REQUIRED WORK =>
Work out how many lines of the listing hold "shown", then state only that count.

[GIVEN DATA — start]

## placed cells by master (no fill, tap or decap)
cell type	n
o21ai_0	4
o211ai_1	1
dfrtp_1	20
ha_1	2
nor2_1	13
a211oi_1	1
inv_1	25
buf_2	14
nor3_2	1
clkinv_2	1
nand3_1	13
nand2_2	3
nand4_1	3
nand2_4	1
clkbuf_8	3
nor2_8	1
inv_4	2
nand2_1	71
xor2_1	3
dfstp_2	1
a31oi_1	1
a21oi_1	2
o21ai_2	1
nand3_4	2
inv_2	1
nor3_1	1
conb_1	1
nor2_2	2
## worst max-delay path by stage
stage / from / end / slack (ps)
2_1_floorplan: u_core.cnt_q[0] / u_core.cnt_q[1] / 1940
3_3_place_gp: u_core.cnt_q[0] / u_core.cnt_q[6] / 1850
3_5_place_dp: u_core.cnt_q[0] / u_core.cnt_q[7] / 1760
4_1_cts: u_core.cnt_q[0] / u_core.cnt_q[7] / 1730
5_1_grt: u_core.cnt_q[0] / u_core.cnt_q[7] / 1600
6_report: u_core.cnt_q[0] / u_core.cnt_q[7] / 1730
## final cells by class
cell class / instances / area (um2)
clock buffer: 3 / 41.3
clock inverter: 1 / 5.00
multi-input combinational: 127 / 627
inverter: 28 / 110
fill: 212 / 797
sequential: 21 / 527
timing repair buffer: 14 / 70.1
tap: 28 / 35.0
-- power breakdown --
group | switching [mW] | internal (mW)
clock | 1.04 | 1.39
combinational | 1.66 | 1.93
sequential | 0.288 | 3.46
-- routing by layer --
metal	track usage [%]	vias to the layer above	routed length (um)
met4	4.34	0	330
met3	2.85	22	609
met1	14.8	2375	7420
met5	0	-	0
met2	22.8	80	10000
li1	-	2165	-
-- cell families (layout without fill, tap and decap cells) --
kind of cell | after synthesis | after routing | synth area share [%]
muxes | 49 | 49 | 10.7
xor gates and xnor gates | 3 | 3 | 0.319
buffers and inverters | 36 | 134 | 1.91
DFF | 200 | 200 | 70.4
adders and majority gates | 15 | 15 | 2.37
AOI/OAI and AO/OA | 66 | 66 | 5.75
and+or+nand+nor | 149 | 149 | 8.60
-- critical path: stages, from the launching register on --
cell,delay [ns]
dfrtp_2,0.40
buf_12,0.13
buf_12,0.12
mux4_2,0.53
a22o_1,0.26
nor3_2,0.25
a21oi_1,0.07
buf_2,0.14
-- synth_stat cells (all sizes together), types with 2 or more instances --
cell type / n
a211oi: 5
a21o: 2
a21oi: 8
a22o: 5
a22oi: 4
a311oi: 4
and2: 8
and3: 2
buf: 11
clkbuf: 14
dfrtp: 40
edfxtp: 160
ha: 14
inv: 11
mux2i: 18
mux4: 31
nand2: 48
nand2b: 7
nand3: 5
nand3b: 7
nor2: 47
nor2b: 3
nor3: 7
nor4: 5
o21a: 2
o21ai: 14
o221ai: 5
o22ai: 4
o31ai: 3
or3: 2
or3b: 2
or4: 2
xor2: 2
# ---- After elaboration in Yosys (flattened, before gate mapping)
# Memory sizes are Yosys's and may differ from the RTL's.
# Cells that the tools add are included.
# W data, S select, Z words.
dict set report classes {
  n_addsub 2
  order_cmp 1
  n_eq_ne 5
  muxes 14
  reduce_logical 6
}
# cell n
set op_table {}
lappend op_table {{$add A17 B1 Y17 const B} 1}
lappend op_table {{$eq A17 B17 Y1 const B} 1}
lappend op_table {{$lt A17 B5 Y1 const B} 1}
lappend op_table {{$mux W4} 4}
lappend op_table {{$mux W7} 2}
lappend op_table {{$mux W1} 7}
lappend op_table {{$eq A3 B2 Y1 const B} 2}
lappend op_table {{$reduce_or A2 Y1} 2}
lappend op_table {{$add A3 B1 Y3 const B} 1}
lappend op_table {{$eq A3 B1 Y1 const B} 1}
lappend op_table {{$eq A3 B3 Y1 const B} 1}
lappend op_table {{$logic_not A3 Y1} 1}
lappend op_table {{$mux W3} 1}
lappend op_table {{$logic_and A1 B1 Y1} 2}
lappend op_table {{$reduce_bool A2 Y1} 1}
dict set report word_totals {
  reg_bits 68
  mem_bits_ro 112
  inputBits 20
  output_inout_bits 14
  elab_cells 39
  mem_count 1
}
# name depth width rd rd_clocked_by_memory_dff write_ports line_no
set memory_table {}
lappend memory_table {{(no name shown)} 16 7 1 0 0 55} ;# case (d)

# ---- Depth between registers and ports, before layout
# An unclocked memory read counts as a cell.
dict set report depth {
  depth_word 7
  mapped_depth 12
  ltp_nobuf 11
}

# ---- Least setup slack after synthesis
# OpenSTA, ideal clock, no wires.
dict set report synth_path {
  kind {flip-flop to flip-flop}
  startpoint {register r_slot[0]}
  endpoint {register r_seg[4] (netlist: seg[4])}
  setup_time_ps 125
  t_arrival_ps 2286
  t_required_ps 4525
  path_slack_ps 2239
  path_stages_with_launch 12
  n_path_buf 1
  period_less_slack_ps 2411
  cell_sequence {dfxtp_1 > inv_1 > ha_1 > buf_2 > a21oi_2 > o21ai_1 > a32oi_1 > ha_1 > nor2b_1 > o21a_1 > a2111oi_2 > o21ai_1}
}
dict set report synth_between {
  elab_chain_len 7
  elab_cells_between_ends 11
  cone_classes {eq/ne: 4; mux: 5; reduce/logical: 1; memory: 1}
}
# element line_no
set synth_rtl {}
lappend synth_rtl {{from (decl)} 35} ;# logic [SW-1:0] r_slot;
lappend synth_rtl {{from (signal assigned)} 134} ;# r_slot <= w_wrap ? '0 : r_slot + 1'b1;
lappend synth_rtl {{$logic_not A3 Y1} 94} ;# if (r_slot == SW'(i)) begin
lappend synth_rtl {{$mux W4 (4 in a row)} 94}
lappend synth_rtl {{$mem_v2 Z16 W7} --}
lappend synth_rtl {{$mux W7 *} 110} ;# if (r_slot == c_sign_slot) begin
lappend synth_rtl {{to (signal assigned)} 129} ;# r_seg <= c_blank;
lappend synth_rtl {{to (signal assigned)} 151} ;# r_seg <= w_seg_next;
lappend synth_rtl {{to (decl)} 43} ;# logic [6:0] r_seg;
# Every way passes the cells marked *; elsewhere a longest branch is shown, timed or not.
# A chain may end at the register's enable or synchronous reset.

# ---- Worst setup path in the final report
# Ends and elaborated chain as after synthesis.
[src/rtl/mem_stage_pkg.sv]
// -----------------------------------------------------------------------------
// mem_stage_pkg
// Shared definitions for the memory-access stage: opcode and funct3 constants,
// FSM state encoding, legacy value constants and small decode helpers.
// -----------------------------------------------------------------------------
package mem_stage_pkg;

  // Legacy value constants kept for compatibility with surrounding pipeline code.
  localparam logic        True_v   = 1'b1;
  localparam logic        False_v  = 1'b0;
  localparam logic [31:0] ZeroWord = 32'h0000_0000;

  // Opcodes that need the memory port; everything else passes through.
  localparam logic [6:0] OPC_LOAD  = 7'b0000011;
  localparam logic [6:0] OPC_STORE = 7'b0100011;

  // funct3 access size / sign encodings.
  localparam logic [2:0] F3_B  = 3'b000;
  localparam logic [2:0] F3_H  = 3'b001;
  localparam logic [2:0] F3_W  = 3'b010;
  localparam logic [2:0] F3_BU = 3'b100;
  localparam logic [2:0] F3_HU = 3'b101;

  typedef enum logic {
    ST_IDLE = 1'b0,
    ST_BUSY = 1'b1
  } state_t;

  function automatic logic is_mem_op(input logic [6:0] op);
    return (op == OPC_LOAD) || (op == OPC_STORE);
  endfunction

  // Index of the final byte of an access. Size comes from funct3[1:0] only,
  // so the reserved encoding 2'b11 behaves as a word.
  function automatic logic [1:0] last_byte_idx(input logic [2:0] f3);
    case (f3[1:0])
      2'b00:   return 2'd0;
      2'b01:   return 2'd1;
      default: return 2'd3;
    endcase
  endfunction

endpackage

[src/rtl/mem_stage_load_ext.sv]
// -----------------------------------------------------------------------------
// mem_load_ext
// Combinational sign/zero extension of the assembled load word by funct3.
//   i_funct3 : access size and sign (B, H, W, BU, HU; reserved 011 acts as W)
//   i_word   : little-endian assembled bytes, valid low bytes only
//   o_data   : extended writeback value
// -----------------------------------------------------------------------------
module mem_load_ext
  import mem_stage_pkg::*;
#(
  parameter int XLEN = 32
) (
  input  logic [2:0]      i_funct3,
  input  logic [31:0]     i_word,
  output logic [XLEN-1:0] o_data
);

  always_comb begin
    case (i_funct3)
      F3_B:    o_data = XLEN'($signed(i_word[7:0]));
      F3_H:    o_data = XLEN'($signed(i_word[15:0]));
      F3_BU:   o_data = XLEN'(i_word[7:0]);
      F3_HU:   o_data = XLEN'(i_word[15:0]);
      default: o_data = XLEN'($signed(i_word));
    endcase
  end

endmodule

[src/rtl/mem_stage.sv]
// -----------------------------------------------------------------------------
// mem_stage
// Memory-access pipeline stage. ALU results pass straight to writeback in one
// cycle; loads and stores are serialised over a byte-wide memory port, one
// byte per req/ack handshake, with stall_req holding upstream meanwhile.
//
// Ports:
//   clk, rst            clock; asynchronous active-high reset
//   rdy                 global enable; low freezes all state and outputs
//   opcode_in..wdata_in execute-stage results (addr_in is ALU result for ALU ops)
//   mem_req/we/addr/dout, mem_din/ack   byte memory port
//   we_out/waddr_out/wdata_out          writeback register
//   stall_req           combinational upstream freeze request
//   misalign_o          (only with MEM_MISALIGN_TRAP_EN) one-cycle trap pulse
//
// Build option: define MEM_MISALIGN_TRAP_EN to reject misaligned H/W accesses
// in IDLE instead of performing them byte-wise.
// -----------------------------------------------------------------------------
module mem_stage
  import mem_stage_pkg::*;
#(
  parameter int ADDR_W = 32,
  parameter int XLEN   = 32,
  parameter int RA_W   = 5
) (
  input  logic              clk,
  input  logic              rst,
  input  logic              rdy,
  input  logic [6:0]        opcode_in,
  input  logic [2:0]        funct3_in,
  input  logic              we_in,
  input  logic [RA_W-1:0]   rd_in,
  input  logic [ADDR_W-1:0] addr_in,
  input  logic [XLEN-1:0]   wdata_in,
  output logic              mem_req,
  output logic              mem_we,
  output logic [ADDR_W-1:0] mem_addr,
  output logic [7:0]        mem_dout,
  input  logic [7:0]        mem_din,
  input  logic              mem_ack,
  output logic              we_out,
  output logic [RA_W-1:0]   waddr_out,
  output logic [XLEN-1:0]   wdata_out,
`ifdef MEM_MISALIGN_TRAP_EN
  output logic              misalign_o,
`endif
  output logic              stall_req
);

  state_t              r_state;
  state_t              w_state_nxt;
  logic [ADDR_W-1:0]   r_addr;
  logic [31:0]         r_sdata;
  logic [2:0]          r_funct3;
  logic [RA_W-1:0]     r_rd;
  logic                r_store;
  logic [1:0]          r_k;
  logic [31:0]         r_asm;

  logic                w_is_mem;
  logic                w_misalign;
  logic                w_start;
  logic                w_ack;
  logic                w_last;
  logic                w_done;
  logic [31:0]         w_asm_nxt;
  logic [XLEN-1:0]     w_load_data;

  assign w_is_mem = is_mem_op(opcode_in);

`ifdef MEM_MISALIGN_TRAP_EN
  logic r_misalign;

  assign w_misalign = w_is_mem &&
                      (((funct3_in[1:0] == 2'b01) && addr_in[0]) ||
                       (funct3_in[1] && (addr_in[1:0] != 2'b00)));
  assign misalign_o = r_misalign;
`else
  assign w_misalign = False_v;
`endif

  assign w_start = (r_state == ST_IDLE) && w_is_mem && !w_misalign;

  // An ack while frozen is ignored, so it must not complete a byte.
  assign w_ack  = rdy && mem_ack;
  assign w_last = (r_k == last_byte_idx(r_funct3));
  assign w_done = (r_state == ST_BUSY) && w_ack && w_last;

  // Assembly word including the byte arriving this cycle, so the final byte
  // can be written back on the same edge it is acknowledged.
  always_comb begin
    w_asm_nxt            = r_asm;
    w_asm_nxt[8*r_k +: 8] = mem_din;
  end

  mem_load_ext #(
    .XLEN (XLEN)
  ) u_load_ext (
    .i_funct3 (r_funct3),
    .i_word   (w_asm_nxt),
    .o_data   (w_load_data)
  );

  // FSM state register.
  always_ff @(posedge clk or posedge rst) begin
    if (rst) begin
      r_state <= ST_IDLE;
    end else if (rdy) begin
      // NOTE: sequential state uses non-blocking assignments so every register
      // samples pre-edge values regardless of process evaluation order.
      r_state <= w_state_nxt;
    end
  end

  // Next state and memory-port outputs. The port is a pure function of the
  // BUSY state, so reset drops mem_req without waiting for a clock.
  always_comb begin
    // NOTE: every output gets a default before the case so no path leaves a
    // signal unassigned, which would infer a latch.
    w_state_nxt = r_state;
    mem_req     = False_v;
    mem_we      = False_v;
    mem_addr    = '0;
    mem_dout    = '0;
    stall_req   = False_v;
    case (r_state)
      ST_IDLE: begin
        stall_req = w_start;
        if (w_start) w_state_nxt = ST_BUSY;
      end
      ST_BUSY: begin
        mem_req   = True_v;
        mem_we    = r_store;
        mem_addr  = r_addr + ADDR_W'(r_k);
        mem_dout  = r_sdata[8*r_k +: 8];
        stall_req = !w_done;
        if (w_done) w_state_nxt = ST_IDLE;
      end
      default: w_state_nxt = ST_IDLE;
    endcase
  end

  // Access context, byte counter, assembly and writeback registers.
  always_ff @(posedge clk or posedge rst) begin
    if (rst) begin
      r_addr    <= '0;
      r_sdata   <= ZeroWord;
      r_funct3  <= '0;
      r_rd      <= '0;
      r_store   <= False_v;
      r_k       <= '0;
      r_asm     <= ZeroWord;
      we_out    <= False_v;
      waddr_out <= '0;
      wdata_out <= '0;
`ifdef MEM_MISALIGN_TRAP_EN
      r_misalign <= False_v;
`endif
    end else if (rdy) begin
`ifdef MEM_MISALIGN_TRAP_EN
      r_misalign <= (r_state == ST_IDLE) && w_misalign;
`endif
      case (r_state)
        ST_IDLE: begin
          if (w_is_mem) begin
            // Bubble in writeback while the access runs (or is trapped).
            we_out <= False_v;
            if (w_start) begin
              r_addr   <= addr_in;
              r_sdata  <= wdata_in[31:0];
              r_funct3 <= funct3_in;
              r_rd     <= rd_in;
              r_store  <= (opcode_in == OPC_STORE);
              r_k      <= '0;
              r_asm    <= ZeroWord;
            end
          end else begin
            we_out    <= we_in && (rd_in != '0);
            waddr_out <= rd_in;
            wdata_out <= XLEN'(addr_in);
          end
        end
        ST_BUSY: begin
          if (w_ack) begin
            r_asm <= w_asm_nxt;
            if (w_last) begin
              if (r_store) begin
                we_out <= False_v;
              end else begin
                we_out    <= (r_rd != '0);
                waddr_out <= r_rd;
                wdata_out <= w_load_data;
              end
            end else begin
              r_k <= r_k + 2'd1;
            end
          end
        end
        default: ;
      endcase
    end
  end

endmodule

[config.mk]
export PLATFORM = sky130hd
export DESIGN_NAME = mem_stage
export DESIGN_NICKNAME = d
export VERILOG_FILES = /design/src/rtl/mem_stage_pkg.sv /design/src/rtl/mem_stage_load_ext.sv /design/src/rtl/mem_stage.sv
export SDC_FILE = /design/constraint.sdc
export NUM_CORES = 1
export LEC_CHECK = 0
export CAP_MARGIN = 30
export CORE_ASPECT_RATIO = 2
export CORE_MARGIN = 4
export CORE_UTILIZATION = 25
export CTS_CLUSTER_DIAMETER = 50
export DETAILED_ROUTE_END_ITERATION = 10
export PLACE_DENSITY = 0.56
export SYNTH_ARGS = -nofsm -noshare
export SYNTH_HDL_FRONTEND = slang
export SYNTH_SLANG_ARGS = --single-unit
[constraint.sdc]
create_clock -name clk -period 5.5 [get_ports clk]
set_input_delay 1.1 -clock clk [delete_from_list [all_inputs] [get_ports clk]]
set_output_delay 1.1 -clock clk [all_outputs]
set_load 0.02 [all_outputs]
; ---- Word level (Yosys, flattened, before mapping)
; Index checks and enable logic that the tools add are counted.
[word_totals]
register_bits = 146
in_bits = 92
out_inout_bits = 81
elab_cells = 83
[classes]
add_sub_neg = 3
n_eq_ne = 14
shift = 3
muxes = 35
bitwise = 1
reduce_logical = 16
[ops]
columns = cell, count
row1 = $mux 32, 8
row2 = $pmux 32 s2, 2
row3 = $pmux 32 s4, 1
row4 = $neg 5->34, 1
row5 = $shift 8x34->32 const A, 1
row6 = $shiftx 8x34->32, 1
row7 = $add 32x2->32, 1
row8 = $bwmux 32, 1
row9 = $shiftx 32x6->8, 1
row10 = $mux 5, 4
row11 = $ne 2x2->1 const B, 5
row12 = $pmux 5 s2, 1
row13 = $reduce_and 5->1, 2
row14 = $reduce_bool 5->1, 2
row15 = $mux 1, 8
row16 = $mux 2, 4
row17 = $mux 8, 1
row18 = $pmux 2 s2, 2
row19 = $reduce_and 4->1, 2
row20 = $eq 7x2->1 const B, 1
row21 = $eq 7x6->1 const B, 1
row22 = $eq 3x3->1 const B, 2
row23 = $pmux 1 s2, 3
row24 = $logic_and 1x1->1, 5
row25 = 11 further kinds, 12

; ---- Longest topological paths before layout
[logic_depth]
ltp_word = 8
ltp_mapped = 10
ltp_nobuf = 6

; ---- By module
; From an unflattened synthesis, not the netlist that was laid out.
[hier_totals]
cells_unflattened = 730
hier_area_um2 = 8046.5
[modules_own_cells]
columns = module, instances, cells_per_inst, area_per_inst_um2, seq_area_each_um2
row1 = mem_stage, 1, 663, 7691.1, 3653.5
row2 = mem_load_ext, 1, 67, 355.3, 0.0

; ---- Worst setup path after synthesis
; No wires, ideal clock.
[synth_path]
path_type = register to output
from = register r_k[0]
to = output mem_addr[24]
arrival_time_ps = 2077
required_ps = 4400
setup_slack_ps = 2323
stages_incl_launch_ff = 7
path_buffers = 0
cell_sequence = dfrtp_1 -> ha_1 -> fa_1 -> and2_1 -> nand4_1 -> or4_1 -> a21oi_1
[synth_via]
elab_chain_len = 2
[synth_lines]
columns = item, line_no
row1 = "start, declared", mem_stage.sv:57  ; logic [1:0] r_k;
row2 = "start signal, assigned", mem_stage.sv:195  ; r_k <= r_k + 2'd1;
row3 = $add 32x2->32, mem_stage.sv:134  ; mem_addr = r_addr + ADDR_W'(r_k);
row4 = $mux 32, mem_stage.sv:126  ; case (r_state)
row5 = "end, declared", mem_stage.sv:37  ; output logic [ADDR_W-1:0] mem_addr,
; Every way passes these cells.

; ---- Final worst setup path
[layout_path]
from = register r_k[1]
to = output mem_addr[31]
; Same word-level chain as after synthesis.

==> impl_results.md <==
* Worst Reg-to-Reg Cells at 6
* Clk_skew at between 5 and 6 ps
* Status: completed
* Minimum clock period at about 5000 ps
* I/O pins at 173
* Finished Core Util at around 34%
* RSZ-0062 raised after global routing: no
* Global-route wire length before repair at roughly 38,000 µm
* Worst-Margin Slew at approximately 910 ps
* Sequential fraction of design power at a little over a third
* Max Cap Viol at 0
* Crit start category: register
* Flop2flop setup slack at ~1800 ps
* #FFs+latches synth at around 150
* Setup-failing EPs final at 0
* Leakage Power at roughly 4.3 nW
* Post-CTS setup buffer count at 0
* Max-slew violation count at 0
* Fraction of registers with async set/reset at 100%
* Worst Hold Class: reg2reg
* Die X at between 100 and 150 µm
* Placer Congestion at ~0.84
* Post-synth EDFFs at 0
* Num CTS Buffers at 17
* Fraction of layout cells with a size suffix above 1 at between 10% and 20%
* Critical Path Fanout Max at 16
* CTS sink cnt at between 100 and 150
* Relative slew slack at between 30 and 40%
* Remaining antenna violation count after routing at 0
* Initial DRT Pass Iterations at 4
* Metal2 WL at roughly 14,000 µm
* Peak Freq at ~200 MHz
* IO buf count at ~170
* Post-Syn Nets at 765
* Vias/cell at slightly above 5
* Starting Density at between 20 and 30%
* Maximum buffer depth of the clock tree at 2
* Worst Hold End: r_asm[1]
* Prevailing post-synth register cell: dfrtp_1
* Post-route setup TNS at 0 ps
* Critical path endpoint category: output pin
* Seq/Total Area, Yosys at between 40% and 50%
* Int Power at 0.00297 W
* Post-cts hold buffer count at 0
* H-tree depth at 4
* Vias at 6,140
* Setup CP Type: reg2out
* Fin nets at 919
* Area delta synth->final at 35.3%
* DIE HEIGHT at ~250 µm
* Core Footprint at 0.0301 mm²
* Met3 WL at 1080 µm
* DR DRC count at 0
* R2r endpoint: wdata_out[7]
* Gate Count Post-Synth at around 670
* Hold Path Origin: r_asm[1]
* Comb power frac at 38.0%
* CP Data Required Time at 4400 ps
* Final cycle utilization of the critical path at 89.0%
* WL/cell at ~21 µm
* Pwr Density at ~450 mW/mm²
* Synth warn at 0
* Clock transition at the registers of the reported paths at 60 ps
* Syn Area/Cell at 11.4 µm²
* Synthesized cell area at ~0.0076 mm²
* Overflow after GRT at 0
* Die area at ~0.033 mm²
* Hpwl dp at around 19,000 µm
* VDD IR max at about 0.21 mV
* RR Startpoint: r_state
* Initial DRC Count at 188
* Clock network fraction of total power at between 20% and 30%
* Clock latency on the worst-skew pair at between 400 and 500 ps
* Largest net degree at the start of global routing at 94
* Initial antenna violation count at 1
* Psw at between 0.0015 and 0.002 W
* Final Hold Vio Count at 0
* Root buf cell: clkbuf_16
* Tot GR Track Use at between 15 and 20%
* CTS resizes at 0
* M1 wire length at 8680 µm
* Row count at 90
* Total wire length at 25,300 µm
* Crit. Startpoint: r_k[1]
* Arrival time at the worst endpoint at around 3800 ps
* Sw frac at about 36%
* Synth cell types at 58
* TritonCTS clock tree: built
* DR top layer: met4
* Hold path cells at 1
* Vias in the first global route at between 6,000 and 7,000
## layout make-up
class | count | area [µm²]
tap | 368 | 460
sequential | 146 | 3650
clock inverter | 10 | 130
antenna | 1 | 2.50
clock buffer | 22 | 484
fill | 3040 | 19800
inverter | 10 | 42.5
timing repair buffer | 184 | 1820
multi-input combinational | 460 | 3700
## kinds of logic after synthesis
| logic type | count (synthesis) | share of synthesized area, % |
|---|---|---|
| XOR/XNOR | 11 | 1.27 |
| buffers and inverters | 59 | 3.39 |
| AND/OR/NAND/NOR | 179 | 14.1 |
| adder cells (fa/ha/maj) | 8 | 1.41 |
| multiplexers | 110 | 17.4 |
| AO/OA/AOI/OAI | 152 | 14.4 |
| flip-flops | 146 | 48.0 |
## worst max path at each step
stage	depth (start not counted)	slack, ps	endpoint
2_1_floorplan	1	480	r_addr[0]
3_3_place_gp	6	1030	mem_addr[31]
3_5_place_dp	6	950	mem_addr[31]
4_1_cts	6	450	mem_addr[31]
5_1_grt	6	270	mem_addr[31]
6_report	6	600	mem_addr[31]
## registers in the layout, indices dropped and copies added, names as in the netlist
name,flops
wdata_out,32
r_sdata,32
we_out,1
r_funct3,3
r_state,1
r_addr,32
r_k,2
r_store,1
r_rd,5
r_asm,32
waddr_out,5
## per-layer routing
metal / up-vias / GRT usage, %
met3: 47 / 3.55
met2: 156 / 30.1
met1: 3074 / 14.3
met4: 0 / 7.81
met5: - / 0
li1: 2863 / -
## power groups by stage
stage	Sequential, W	Clock [W]	Combinational, W
2_1_floorplan	0.00170	0	0.000919
3_3_place_gp	0.00166	0	0.00176
3_5_place_dp	0.00167	0	0.00178
4_1_cts	0.00165	0.00125	0.00178
5_1_grt	0.00169	0.00129	0.00189
6_report	0.00164	0.00121	0.00175
## worst max-delay path: stages, from the launching register on
cell,delay [ps]
dfrtp_1,900
ha_1,280
a21o_1,190
nand4_1,570
nor4_1,560
mux2i_1,230
clkdlybuf4s50_1,620
## placed cells by master (no fill, tap or decap), types with 8 or more instances in the layout
cell type / netlist / layout
mux2_1: 12 / 12
mux2_2: 88 / 88
and2_1: 17 / 17
buf_4: 0 / 10
o31ai_1: 12 / 12
or4_1: 10 / 10
clkdlybuf4s50_1: 0 / 172
and3_1: 17 / 17
nand4_1: 12 / 12
a22o_1: 23 / 23
mux4_2: 8 / 8
a21oi_1: 40 / 40
xor2_1: 10 / 10
nand2_1: 12 / 12
and4b_1: 10 / 10
nor3_1: 19 / 19
dfrtp_1: 146 / 145
inv_1: 10 / 9
a221oi_1: 15 / 15
nor2b_1: 12 / 12
nand3_1: 10 / 10
o2bb2ai_1: 9 / 9
nor2_1: 31 / 31
clkbuf_16: 0 / 17
o21ai_0: 8 / 8
a31oi_1: 16 / 16
## synthesized netlist by cell type (all sizes together) (8+ instances only)
library cell | n | share of area [%]
nor3 | 19 | 1.2
dfrtp | 146 | 48
nor2b | 12 | 0.99
and4b | 10 | 1.3
o31ai | 12 | 1.2
clkbuf | 37 | 1.8
nand2 | 12 | 0.59
nand4 | 12 | 0.99
or4 | 11 | 1.1
a22o | 23 | 2.6
and3 | 17 | 1.4
nand3 | 10 | 0.66
inv | 10 | 0.49
a221oi | 15 | 1.7
xor2 | 10 | 1.2
mux4 | 8 | 2.4
and2 | 17 | 1.4
a31oi | 16 | 1.3
o21ai | 12 | 0.79
mux2 | 100 | 15
buf | 12 | 1.1
a21oi | 40 | 2.6
o2bb2ai | 9 | 1.0
nor2 | 31 | 1.5
## through the flow
step                worst slack [ps]  instances  area (µm²)  total power, W  hold WS [ps]
floorplan                        477        665        7610         0.00262           449
global placement                1030       1167        9670         0.00341           465
detailed placement               945       1168        9680         0.00344           466
CTS                              448       1200       10300         0.00468           485
global route                     271       1201       10300         0.00487           501
finish                           604       1201       10300         0.00460           483
No activity file was read; power rests on OpenSTA's default activity.
==> patch (config.mk and constraints unchanged) <==
Change the parameter `ADDR_W` from 32 to 64.
--- a/src/rtl/mem_stage.sv
+++ b/src/rtl/mem_stage.sv
@@ -19,7 +19,7 @@
 module mem_stage
   import mem_stage_pkg::*;
 #(
-  parameter int ADDR_W = 32,
+  parameter int ADDR_W = 64,
   parameter int XLEN   = 32,
   parameter int RA_W   = 5
 ) (
Interface: changed (resized addr_in and mem_addr); port bits go from 173 to 237. No check against the original RTL was run, so the function may have changed too.
==> patch against the unedited design <==
  * Global-route usage up 1.5 points
  * Cell count rose by 39%
  * Sequential cell count up 32
  * Maximum frequency down 1.8%
  * Design area rose by 29%
  * Register-to-register slack gained 570 ps
  * Wire length increased by 40%
  * Synthesized area rose by 28%
  * Setup slack got worse by 88 ps
  * Worst hold slack got worse by 3.5 ps
  * Count of clock-buffer cells in the layout is 3 lower
  * Power fell by 12%
  * Critical endpoint is now mem_addr[37]
  * Largest power group is now sequential cells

[GIVEN DATA — finish]

RESPONSE BOX =>
2